Deep Earth Structure

  • Inner core: The solidification of Earth’s inner core drives fluid motion in the electrically conducting metallic outer core, creating and sustaining Earth’s magnetic field. We are using seismic waves interacting with the boundary of the inner core to determine the detailed elastic structure of the inner core boundary. Knowledge of this structure will help constrain the processes of inner core solidification and heat transport in Earth’s deep interior in their relation to the temporal and spatial variations in Earth’s magnetic field.


  • Mantle: The mineralogy and lattice structure of Earth’s mantle exhibits changes both vertically and laterally, affecting seismic waveforms and the coherence of seismic body waves recorded by surface arrays of seismometers through focusing, defocusing, and scattering. We are extending a method of inverting amplitude and travel time coherence of seismic body waves to reveal the majority of mineral lattice changes predicted for the silicate minerals composing Earth’s mantle.


Nuclear Test Monitoring

  • Source mechanisms: We incorporate effects of source radiation patterns and depths in a radiative transport technique (ray trajectories of elastic energy packets) to model the envelope of high frequency seismograms at local and regional distances (10 to 1500 km) to assist in the detecting the differences in the waveforms of underground nuclear tests from those of earthquakes.

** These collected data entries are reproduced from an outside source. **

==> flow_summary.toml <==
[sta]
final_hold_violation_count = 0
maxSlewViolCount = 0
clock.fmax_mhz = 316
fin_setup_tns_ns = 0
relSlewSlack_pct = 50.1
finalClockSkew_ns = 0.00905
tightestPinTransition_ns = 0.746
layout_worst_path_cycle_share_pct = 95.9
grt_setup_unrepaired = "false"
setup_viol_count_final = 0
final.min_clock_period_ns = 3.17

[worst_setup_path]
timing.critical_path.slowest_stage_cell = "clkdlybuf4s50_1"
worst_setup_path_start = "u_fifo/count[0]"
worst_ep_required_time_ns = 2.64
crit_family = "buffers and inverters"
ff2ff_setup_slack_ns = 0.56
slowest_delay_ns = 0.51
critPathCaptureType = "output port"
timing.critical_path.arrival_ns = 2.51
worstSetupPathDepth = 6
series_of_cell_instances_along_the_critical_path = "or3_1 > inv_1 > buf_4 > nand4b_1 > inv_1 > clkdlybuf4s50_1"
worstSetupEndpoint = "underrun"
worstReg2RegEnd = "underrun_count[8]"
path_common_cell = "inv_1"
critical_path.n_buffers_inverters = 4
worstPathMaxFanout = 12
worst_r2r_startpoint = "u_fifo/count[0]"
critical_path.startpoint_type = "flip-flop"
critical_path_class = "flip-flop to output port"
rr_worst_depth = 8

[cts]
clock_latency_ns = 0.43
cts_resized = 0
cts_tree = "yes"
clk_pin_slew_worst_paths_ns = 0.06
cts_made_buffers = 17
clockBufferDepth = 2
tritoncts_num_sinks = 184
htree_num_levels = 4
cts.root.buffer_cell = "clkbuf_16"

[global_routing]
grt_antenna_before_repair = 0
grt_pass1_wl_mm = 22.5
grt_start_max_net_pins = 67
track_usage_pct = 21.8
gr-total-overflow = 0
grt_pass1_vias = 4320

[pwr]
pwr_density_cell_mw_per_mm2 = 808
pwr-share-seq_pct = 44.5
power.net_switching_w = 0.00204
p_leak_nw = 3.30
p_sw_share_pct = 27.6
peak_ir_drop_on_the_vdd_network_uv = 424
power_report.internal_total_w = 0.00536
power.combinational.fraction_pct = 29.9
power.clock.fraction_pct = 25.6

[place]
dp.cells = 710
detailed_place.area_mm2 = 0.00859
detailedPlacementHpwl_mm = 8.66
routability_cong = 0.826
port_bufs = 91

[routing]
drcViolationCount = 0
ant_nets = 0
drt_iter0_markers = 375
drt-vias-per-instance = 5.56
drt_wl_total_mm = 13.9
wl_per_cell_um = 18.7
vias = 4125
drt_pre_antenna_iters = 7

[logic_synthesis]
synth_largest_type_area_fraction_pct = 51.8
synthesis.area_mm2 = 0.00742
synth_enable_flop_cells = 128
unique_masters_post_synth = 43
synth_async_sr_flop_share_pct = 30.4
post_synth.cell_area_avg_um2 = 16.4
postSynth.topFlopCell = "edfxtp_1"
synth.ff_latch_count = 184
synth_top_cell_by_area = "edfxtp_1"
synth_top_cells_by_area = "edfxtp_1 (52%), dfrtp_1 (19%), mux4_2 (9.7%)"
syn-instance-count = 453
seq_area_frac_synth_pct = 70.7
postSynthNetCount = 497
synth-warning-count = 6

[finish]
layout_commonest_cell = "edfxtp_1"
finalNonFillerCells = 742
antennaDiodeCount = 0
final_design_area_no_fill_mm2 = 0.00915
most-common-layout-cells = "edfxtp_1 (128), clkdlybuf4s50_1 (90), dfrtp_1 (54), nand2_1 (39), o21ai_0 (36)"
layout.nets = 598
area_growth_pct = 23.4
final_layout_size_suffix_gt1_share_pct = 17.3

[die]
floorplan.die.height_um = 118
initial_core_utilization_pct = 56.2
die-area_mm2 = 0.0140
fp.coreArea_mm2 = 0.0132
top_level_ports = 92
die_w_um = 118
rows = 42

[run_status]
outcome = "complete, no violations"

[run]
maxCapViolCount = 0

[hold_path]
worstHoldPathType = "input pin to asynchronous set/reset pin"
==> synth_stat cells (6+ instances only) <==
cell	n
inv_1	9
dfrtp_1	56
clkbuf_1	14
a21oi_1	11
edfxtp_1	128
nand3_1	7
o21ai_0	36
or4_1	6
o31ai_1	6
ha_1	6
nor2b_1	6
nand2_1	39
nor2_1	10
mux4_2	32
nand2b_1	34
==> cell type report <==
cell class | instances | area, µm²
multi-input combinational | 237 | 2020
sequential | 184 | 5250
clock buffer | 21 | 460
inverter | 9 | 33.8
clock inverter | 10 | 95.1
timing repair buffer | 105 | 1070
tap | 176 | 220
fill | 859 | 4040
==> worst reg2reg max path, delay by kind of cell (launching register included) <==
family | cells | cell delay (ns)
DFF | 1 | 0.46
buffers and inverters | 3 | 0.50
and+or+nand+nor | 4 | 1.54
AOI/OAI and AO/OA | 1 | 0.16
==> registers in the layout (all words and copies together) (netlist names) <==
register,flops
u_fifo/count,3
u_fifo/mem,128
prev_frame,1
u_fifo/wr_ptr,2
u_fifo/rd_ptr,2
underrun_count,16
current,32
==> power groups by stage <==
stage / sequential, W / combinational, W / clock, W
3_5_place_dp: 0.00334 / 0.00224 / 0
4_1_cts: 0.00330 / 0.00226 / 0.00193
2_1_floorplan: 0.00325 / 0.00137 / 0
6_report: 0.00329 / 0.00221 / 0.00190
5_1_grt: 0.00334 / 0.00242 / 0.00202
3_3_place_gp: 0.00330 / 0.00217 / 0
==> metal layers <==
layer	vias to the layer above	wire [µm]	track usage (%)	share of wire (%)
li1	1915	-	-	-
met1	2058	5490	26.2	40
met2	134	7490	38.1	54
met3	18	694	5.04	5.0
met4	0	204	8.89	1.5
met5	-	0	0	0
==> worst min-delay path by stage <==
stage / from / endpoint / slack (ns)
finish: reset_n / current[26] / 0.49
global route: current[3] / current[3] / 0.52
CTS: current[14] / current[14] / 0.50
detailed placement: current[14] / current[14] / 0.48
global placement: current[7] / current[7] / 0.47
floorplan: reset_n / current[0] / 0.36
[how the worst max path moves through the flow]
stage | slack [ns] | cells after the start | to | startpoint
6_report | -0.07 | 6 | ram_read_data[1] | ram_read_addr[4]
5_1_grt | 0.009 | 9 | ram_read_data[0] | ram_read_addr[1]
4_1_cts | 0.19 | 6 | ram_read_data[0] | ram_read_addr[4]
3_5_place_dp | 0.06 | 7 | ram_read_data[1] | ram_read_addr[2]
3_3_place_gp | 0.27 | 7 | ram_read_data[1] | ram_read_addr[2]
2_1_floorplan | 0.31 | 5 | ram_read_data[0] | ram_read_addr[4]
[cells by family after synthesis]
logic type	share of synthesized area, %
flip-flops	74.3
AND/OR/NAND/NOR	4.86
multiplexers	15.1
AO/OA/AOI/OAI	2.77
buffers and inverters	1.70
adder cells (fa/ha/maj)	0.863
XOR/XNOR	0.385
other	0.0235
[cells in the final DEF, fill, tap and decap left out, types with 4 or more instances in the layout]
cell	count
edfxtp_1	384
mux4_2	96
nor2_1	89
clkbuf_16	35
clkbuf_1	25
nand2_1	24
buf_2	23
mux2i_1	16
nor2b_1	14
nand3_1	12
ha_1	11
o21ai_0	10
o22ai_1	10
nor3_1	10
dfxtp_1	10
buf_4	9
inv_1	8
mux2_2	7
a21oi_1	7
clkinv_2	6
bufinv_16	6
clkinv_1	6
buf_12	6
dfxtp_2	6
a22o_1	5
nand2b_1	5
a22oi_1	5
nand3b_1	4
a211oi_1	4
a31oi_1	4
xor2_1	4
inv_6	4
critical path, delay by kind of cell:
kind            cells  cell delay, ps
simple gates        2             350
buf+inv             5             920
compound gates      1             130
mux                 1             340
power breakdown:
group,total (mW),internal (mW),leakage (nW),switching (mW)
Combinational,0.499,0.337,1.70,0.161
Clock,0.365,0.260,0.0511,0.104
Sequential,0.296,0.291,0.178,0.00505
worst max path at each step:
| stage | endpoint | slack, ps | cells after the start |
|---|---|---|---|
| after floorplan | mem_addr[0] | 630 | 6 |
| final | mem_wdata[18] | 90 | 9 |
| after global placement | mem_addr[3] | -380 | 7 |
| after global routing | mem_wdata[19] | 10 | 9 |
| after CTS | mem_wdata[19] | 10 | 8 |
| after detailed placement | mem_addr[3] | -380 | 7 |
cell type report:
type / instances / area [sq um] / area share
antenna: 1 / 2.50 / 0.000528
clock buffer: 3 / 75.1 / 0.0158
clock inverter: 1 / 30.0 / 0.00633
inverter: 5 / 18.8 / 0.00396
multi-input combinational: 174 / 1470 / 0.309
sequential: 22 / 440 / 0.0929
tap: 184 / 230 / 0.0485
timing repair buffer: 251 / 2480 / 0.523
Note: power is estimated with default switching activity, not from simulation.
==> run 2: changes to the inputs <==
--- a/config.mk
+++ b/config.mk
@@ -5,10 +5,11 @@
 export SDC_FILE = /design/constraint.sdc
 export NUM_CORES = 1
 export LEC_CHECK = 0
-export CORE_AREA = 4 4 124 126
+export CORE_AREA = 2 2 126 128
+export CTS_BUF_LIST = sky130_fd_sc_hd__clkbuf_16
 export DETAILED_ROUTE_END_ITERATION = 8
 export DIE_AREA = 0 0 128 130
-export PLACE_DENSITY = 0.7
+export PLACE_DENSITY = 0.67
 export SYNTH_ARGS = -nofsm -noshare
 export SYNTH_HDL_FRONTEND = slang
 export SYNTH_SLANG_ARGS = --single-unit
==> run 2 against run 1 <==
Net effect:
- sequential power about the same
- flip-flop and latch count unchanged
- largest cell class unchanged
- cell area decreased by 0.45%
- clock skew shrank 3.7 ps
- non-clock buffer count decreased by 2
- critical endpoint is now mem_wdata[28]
$ cat config.mk
export PLATFORM = sky130hd
export DESIGN_NAME = sevenseg_matrix_scanner
export DESIGN_NICKNAME = d
export VERILOG_FILES = /design/src/rtl/sevenseg_matrix_scanner.sv
export SDC_FILE = /design/constraint.sdc
export NUM_CORES = 1
export LEC_CHECK = 0
export CORE_MARGIN = 2
export CORE_UTILIZATION = 35
export CTS_BUF_LIST = sky130_fd_sc_hd__clkbuf_16
export DETAILED_ROUTE_END_ITERATION = 6
export GPL_TIMING_DRIVEN = 0
export PLACE_DENSITY_LB_ADDON = 0.25
export SYNTH_ARGS = -nofsm -noshare
export SYNTH_HDL_FRONTEND = slang
export SYNTH_SLANG_ARGS = --single-unit
$ cat constraint.sdc
create_clock -name clk -period 1.75 [get_ports clk]
set_input_delay 0.175 -clock clk [delete_from_list [all_inputs] [get_ports clk]]
set_output_delay 0.175 -clock clk [all_outputs]
set_load 0.05 [all_outputs]
$ cat src/rtl/sevenseg_matrix_scanner.sv
// Column-scanned seven-segment renderer for an 8-row LED matrix with frame-synchronous capture,
// per-slot dead time and 16-level PWM. Define SEVENSEG_SCANNER_DP_EN to render the decimal point.
module sevenseg_matrix_scanner #(
    parameter int NUM_DIGITS  = 1,
    parameter int STROBE_DIV  = 8192,
    parameter int DEAD_CYCLES = 2,
    localparam int NC = 4 * NUM_DIGITS,
    localparam int CW = (NC > 1) ? $clog2(NC) : 1
) (
    input  logic                    clk,
    input  logic                    reset,
    input  logic [8*NUM_DIGITS-1:0] seg_n,
    input  logic [3:0]              brightness,
    input  logic                    enable,
    output logic [7:0]              row_n,
    output logic [NC-1:0]           col_n,
    output logic [CW-1:0]           col_idx,
    output logic                    frame_start
);

    localparam int SW = $clog2(STROBE_DIV);
    localparam logic [SW-1:0] SLOT_LAST = SW'(STROBE_DIV - 1);
    localparam logic [CW-1:0] COL_LAST  = CW'(NC - 1);

    logic [SW-1:0]           slot_cnt;
    logic [CW-1:0]           col_cnt;
    logic [7*NUM_DIGITS-1:0] seg_core;
    logic [NUM_DIGITS-1:0]   seg_dp;
    logic [7*NUM_DIGITS-1:0] shadow_seg;
    logic [3:0]              shadow_bright;
    logic                    load_shadow;
    logic                    dead_done;
    logic                    gate_open;
    logic [2:0]              digit_sel;
    logic [1:0]              local_col;
    logic [6:0]              cur_seg;
    logic [7:0]              lit;
    logic [7:0]              row_next;
    logic [NC-1:0]           col_next;

    genvar gi;
    generate
        for (gi = 0; gi < NUM_DIGITS; gi++) begin : g_split
            assign seg_core[7*gi +: 7] = seg_n[8*gi +: 7];
            assign seg_dp[gi]          = seg_n[8*gi + 7];
        end
    endgenerate

    // Shadows follow the inputs while idle, otherwise only on the last clock of a frame.
    assign load_shadow = !enable || (slot_cnt == SLOT_LAST && col_cnt == COL_LAST);

    always_ff @(posedge clk or posedge reset) begin
        if (reset) begin
            shadow_seg    <= '1;
            shadow_bright <= 4'd0;
        end else if (load_shadow) begin
            shadow_seg    <= seg_core;
            shadow_bright <= brightness;
        end
    end

`ifdef SEVENSEG_SCANNER_DP_EN
    logic [NUM_DIGITS-1:0] shadow_dp;
    logic                  cur_dp;

    always_ff @(posedge clk or posedge reset) begin
        if (reset) begin
            shadow_dp <= '1;
        end else if (load_shadow) begin
            shadow_dp <= seg_dp;
        end
    end

    always_comb begin
        cur_dp = 1'b1;
        for (int d = 0; d < NUM_DIGITS; d++) begin
            if (digit_sel == 3'(d)) begin
                cur_dp = shadow_dp[d];
            end
        end
    end
`else
    logic unused_dp;
    assign unused_dp = ^seg_dp;
`endif

    assign digit_sel = 3'(col_cnt >> 2);
    assign local_col = col_cnt[1:0];

    always_comb begin
        cur_seg = '1;
        for (int d = 0; d < NUM_DIGITS; d++) begin
            if (digit_sel == 3'(d)) begin
                cur_seg = shadow_seg[7*d +: 7];
            end
        end
    end

    generate
        if (DEAD_CYCLES == 0) begin : g_no_dead
            assign dead_done = 1'b1;
        end else begin : g_dead
            assign dead_done = (slot_cnt >= SW'(DEAD_CYCLES));
        end
    endgenerate

    // The top four bits of the slot counter form the PWM slice.
    assign gate_open = dead_done && (slot_cnt[SW-1 -: 4] <= shadow_bright);

    always_comb begin
        lit = 8'h00;
        case (local_col)
            2'd0: begin
                lit[2:1] = {2{~cur_seg[5]}};
                lit[5:4] = {2{~cur_seg[4]}};
            end
            2'd3: begin
                lit[2:1] = {2{~cur_seg[1]}};
                lit[5:4] = {2{~cur_seg[2]}};
`ifdef SEVENSEG_SCANNER_DP_EN
                lit[7]   = ~cur_dp;
`endif
            end
            default: begin
                lit[0] = ~cur_seg[0];
                lit[3] = ~cur_seg[6];
                lit[6] = ~cur_seg[3];
            end
        endcase
    end

    assign row_next = ~(lit & {8{gate_open}});
    assign col_next = ~(NC'(1) << col_cnt);

    always_ff @(posedge clk or posedge reset) begin
        if (reset) begin
            slot_cnt    <= '0;
            col_cnt     <= '0;
            row_n       <= 8'hFF;
            col_n       <= '1;
            col_idx     <= '0;
            frame_start <= 1'b0;
        end else if (!enable) begin
            slot_cnt    <= '0;
            col_cnt     <= '0;
            row_n       <= 8'hFF;
            col_n       <= '1;
            col_idx     <= '0;
            frame_start <= 1'b0;
        end else begin
            row_n       <= row_next;
            col_n       <= col_next;
            col_idx     <= col_cnt;
            frame_start <= (slot_cnt == '0) && (col_cnt == '0);
            if (slot_cnt == SLOT_LAST) begin
                slot_cnt <= '0;
                col_cnt  <= (col_cnt == COL_LAST) ? '0 : col_cnt + 1'b1;
            end else begin
                slot_cnt <= slot_cnt + 1'b1;
            end
        end
    end

endmodule
## src/rtl/host_cmd_sequencer_pkg.sv

```systemverilog
// Shared encodings for the host command sequencer: command bytes, control bit positions, FSM states.
package host_cmd_sequencer_pkg;

  localparam logic [7:0] CMD_READ  = 8'h01;
  localparam logic [7:0] CMD_WRITE = 8'h02;

  localparam int CTRL_RD_BIT = 0;
  localparam int CTRL_WR_BIT = 1;

  typedef enum logic [2:0] {
    S_CMD     = 3'd0,
    S_ADDR_LO = 3'd1,
    S_ADDR_HI = 3'd2,
    S_DATA    = 3'd3,
    S_WAIT    = 3'd4
  } state_t;

endpackage

```

## src/rtl/cmd_timeout_timer.sv

```systemverilog
// Cycle counter for the bus-wait watchdog; expire is combinational on the TIMEOUT-th enabled cycle.
// Clear has priority and the counter also self-clears on expiry.
module cmd_timeout_timer #(
  parameter int TIMEOUT = 255
) (
  input  logic clk,
  input  logic reset,
  input  logic clear,
  input  logic enable,
  output logic expire
);

  localparam int CNT_W = (TIMEOUT < 2) ? 1 : $clog2(TIMEOUT);
  localparam logic [CNT_W-1:0] LAST = CNT_W'(TIMEOUT - 1);

  logic [CNT_W-1:0] count;

  assign expire = enable && (count == LAST);

  always_ff @(posedge clk or negedge reset) begin
    if (!reset) begin
      count <= '0;
    end else if (clear || expire) begin
      count <= '0;
    end else if (enable) begin
      count <= count + CNT_W'(1);
    end
  end

endmodule

```

## src/rtl/host_cmd_sequencer.sv

```systemverilog
// Collects cmd/addr/data bytes from the host and holds a bus request until the engine completes it.
// control_out is valid one cycle after the final byte; host_busy drops bytes while a cycle or unread data is pending.
module host_cmd_sequencer
  import host_cmd_sequencer_pkg::*;
#(
  parameter int ADDR_W  = 16,
  parameter int TIMEOUT = 255
) (
  input  logic              clk,
  input  logic              reset,
  input  logic [7:0]        host_data,
  input  logic              host_wr,
  input  logic              host_rd,
  input  logic              host_clr,
  output logic              host_busy,
  output logic [7:0]        host_rdata,
  output logic              host_rvalid,
  output logic              host_err,
  output logic [7:0]        control_out,
  output logic [ADDR_W-1:0] bus_addr,
  output logic [7:0]        bus_wdata,
  input  logic [7:0]        bus_rdata,
  input  logic              data_read,
  input  logic              control_reset
);

  state_t     state, state_d;
  logic       cmd_read;
  logic       in_wait, accept, drop;
  logic       start, finish, abort, bad_cmd, expire;
  logic [7:0] ctrl_word;

  assign in_wait   = (state == S_WAIT);
  assign host_busy = in_wait | ((state == S_CMD) & host_rvalid);
  // host_clr beats a simultaneous byte: it is neither accepted nor flagged
  assign accept    = host_wr & ~host_busy & ~host_clr;
  assign drop      = host_wr & host_busy & ~host_clr;

  cmd_timeout_timer #(.TIMEOUT(TIMEOUT)) u_timer (
    .clk    (clk),
    .reset  (reset),
    .clear  (~in_wait | finish),
    .enable (in_wait),
    .expire (expire)
  );

  always_ff @(posedge clk or negedge reset) begin
    if (!reset) begin
      state <= S_CMD;
    end else begin
      state <= state_d;
    end
  end

  always_comb begin
    state_d = state;
    start   = 1'b0;
    finish  = 1'b0;
    abort   = 1'b0;
    bad_cmd = 1'b0;
    case (state)
      S_CMD: begin
        if (accept) begin
          if (host_data == CMD_READ || host_data == CMD_WRITE) state_d = S_ADDR_LO;
          else bad_cmd = 1'b1;
        end
      end
      S_ADDR_LO: begin
        if (host_clr)    state_d = S_CMD;
        else if (accept) state_d = S_ADDR_HI;
      end
      S_ADDR_HI: begin
        if (host_clr) begin
          state_d = S_CMD;
        end else if (accept) begin
          state_d = cmd_read ? S_WAIT : S_DATA;
          start   = cmd_read;
        end
      end
      S_DATA: begin
        if (host_clr) begin
          state_d = S_CMD;
        end else if (accept) begin
          state_d = S_WAIT;
          start   = 1'b1;
        end
      end
      S_WAIT: begin
        // completion wins over a watchdog expiry landing on the same cycle
        if (!control_reset) begin
          state_d = S_CMD;
          finish  = 1'b1;
        end else if (expire) begin
          state_d = S_CMD;
          abort   = 1'b1;
        end
      end
      default: state_d = S_CMD;
    endcase
  end

  always_comb begin
    ctrl_word              = 8'h00;
    ctrl_word[CTRL_RD_BIT] = cmd_read;
    ctrl_word[CTRL_WR_BIT] = ~cmd_read;
  end

  always_ff @(posedge clk or negedge reset) begin
    if (!reset) begin
      cmd_read    <= 1'b0;
      control_out <= 8'h00;
      bus_addr    <= '0;
      bus_wdata   <= 8'h00;
      host_rdata  <= 8'h00;
      host_rvalid <= 1'b0;
      host_err    <= 1'b0;
    end else begin
      if (state == S_CMD && accept)     cmd_read <= (host_data == CMD_READ);
      if (state == S_ADDR_LO && accept) bus_addr[7:0] <= host_data;
      if (state == S_ADDR_HI && accept) bus_addr[ADDR_W-1:8] <= host_data[ADDR_W-9:0];
      if (state == S_DATA && accept)    bus_wdata <= host_data;

      if (start)                control_out <= ctrl_word;
      else if (finish || abort) control_out <= 8'h00;

      if (in_wait && cmd_read && !data_read) host_rdata <= bus_rdata;

      if (finish && cmd_read) host_rvalid <= 1'b1;
      else if (host_rd)       host_rvalid <= 1'b0;

      if (host_clr)                       host_err <= 1'b0;
      else if (bad_cmd || drop || abort)  host_err <= 1'b1;
    end
  end

endmodule

```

  • Effects of crustal structure: Variations in the thickness of Earth’s crust can affect the amplitude of S body waves trapped in Earth’s crust. These crust-trapped S waves are better excited by earthquakes than explosions but are sometimes blocked by crustal thickness variations. We are applying radiative transport modeling to laterally varying crustal structure to simulate blockage and scattering of the Lg wave by zones of crustal thinning and thickening.